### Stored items

### src/sv/ssod_regs.sv
// ssod_regs: configuration register file behind the APB-style port
// depends on ssod_pkg for register indexes, widths and reset values
module ssod_regs
    import ssod_pkg::*;
(
    input  logic              clk,
    input  logic              rst_n,
    input  logic              psel,
    input  logic              penable,
    input  logic              pwrite,
    input  logic [ADDR_W-1:0] paddr,
    input  logic [DATA_W-1:0] pwdata,
    output logic [DATA_W-1:0] prdata,
    output ssod_cfg_t         cfg
);

    ssod_cfg_t     cfg_reg;
    ssod_reg_idx_t wr_idx;
    logic          wr_en;

    assign wr_idx = ssod_reg_idx_t'(paddr[ADDR_W-1:2]);
    assign wr_en  = psel && penable && pwrite;
    assign cfg    = cfg_reg;

    // register writes, truncated to each register's width
    always_ff @(posedge clk or negedge rst_n)
    begin
        if (!rst_n)
        begin
            cfg_reg.start_angle     <= START_ANGLE_RST;
            cfg_reg.angle_step      <= ANGLE_STEP_RST;
            cfg_reg.angle_low       <= ANGLE_LOW_RST;
            cfg_reg.angle_high      <= ANGLE_HIGH_RST;
            cfg_reg.distance_low    <= DISTANCE_LOW_RST;
            cfg_reg.distance_high   <= DISTANCE_HIGH_RST;
            cfg_reg.count_threshold <= COUNT_THRESHOLD_RST;
            cfg_reg.scan_decimation <= SCAN_DECIMATION_RST;
        end
        else if (wr_en)
        begin
            unique case (wr_idx)
                REG_START_ANGLE:     cfg_reg.start_angle     <= pwdata[ANGLE_W-1:0];
                REG_ANGLE_STEP:      cfg_reg.angle_step      <= pwdata[ANGLE_W-1:0];
                REG_ANGLE_LOW:       cfg_reg.angle_low       <= pwdata[ANGLE_W-1:0];
                REG_ANGLE_HIGH:      cfg_reg.angle_high      <= pwdata[ANGLE_W-1:0];
                REG_DISTANCE_LOW:    cfg_reg.distance_low    <= pwdata[DIST_W-1:0];
                REG_DISTANCE_HIGH:   cfg_reg.distance_high   <= pwdata[DIST_W-1:0];
                REG_COUNT_THRESHOLD: cfg_reg.count_threshold <= pwdata[COUNT_W-1:0];
                REG_SCAN_DECIMATION: cfg_reg.scan_decimation <= pwdata[DEC_W-1:0];
                default:             cfg_reg <= cfg_reg;
            endcase
        end
    end

    // read mux, angles sign extended
    always_comb
    begin
        unique case (wr_idx)
            REG_START_ANGLE:     prdata = DATA_W'($signed(cfg_reg.start_angle));
            REG_ANGLE_STEP:      prdata = DATA_W'($signed(cfg_reg.angle_step));
            REG_ANGLE_LOW:       prdata = DATA_W'($signed(cfg_reg.angle_low));
            REG_ANGLE_HIGH:      prdata = DATA_W'($signed(cfg_reg.angle_high));
            REG_DISTANCE_LOW:    prdata = DATA_W'(cfg_reg.distance_low);
            REG_DISTANCE_HIGH:   prdata = DATA_W'(cfg_reg.distance_high);
            REG_COUNT_THRESHOLD: prdata = DATA_W'(cfg_reg.count_threshold);
            REG_SCAN_DECIMATION: prdata = DATA_W'(cfg_reg.scan_decimation);
            default:             prdata = '0;
        endcase
    end

endmodule
$ cat config.mk
export PLATFORM = sky130hd
export DESIGN_NAME = lot_regs
export DESIGN_NICKNAME = d
export VERILOG_FILES = /design/src/sv/live_object_tracker_top_assert.svh /design/src/sv/lot_pkg.sv /design/src/sv/lot_regs.sv
export SDC_FILE = /design/constraint.sdc
export NUM_CORES = 1
export LEC_CHECK = 0
export BUFFER_PORTS_ARGS = -buffer_cell sky130_fd_sc_hd__buf_2
export CAP_MARGIN = 5
export CORE_ASPECT_RATIO = 0.9
export CORE_MARGIN = 8
export CORE_UTILIZATION = 30
export CTS_BUF_LIST = sky130_fd_sc_hd__clkbuf_4 sky130_fd_sc_hd__clkbuf_8
export DETAILED_ROUTE_END_ITERATION = 8
export HOLD_SLACK_MARGIN = 0.15
export PLACE_DENSITY = 0.85
export SLEW_MARGIN = 10
export SYNTH_ARGS = -nofsm -noshare
export SYNTH_HDL_FRONTEND = slang
export SYNTH_SLANG_ARGS = --single-unit
$ cat constraint.sdc
create_clock -name clk -period 1.1 [get_ports clk]
set_input_delay 0.11 -clock clk [delete_from_list [all_inputs] [get_ports clk]]
set_output_delay 0.11 -clock clk [all_outputs]
set_load 0.03 [all_outputs]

### Task brief
Lines with the word "paddr" in them should be copied from the preceding records.

### Answer to this problem
    input  logic [ADDR_W-1:0] paddr,
    assign wr_idx = ssod_reg_idx_t'(paddr[ADDR_W-1:2]);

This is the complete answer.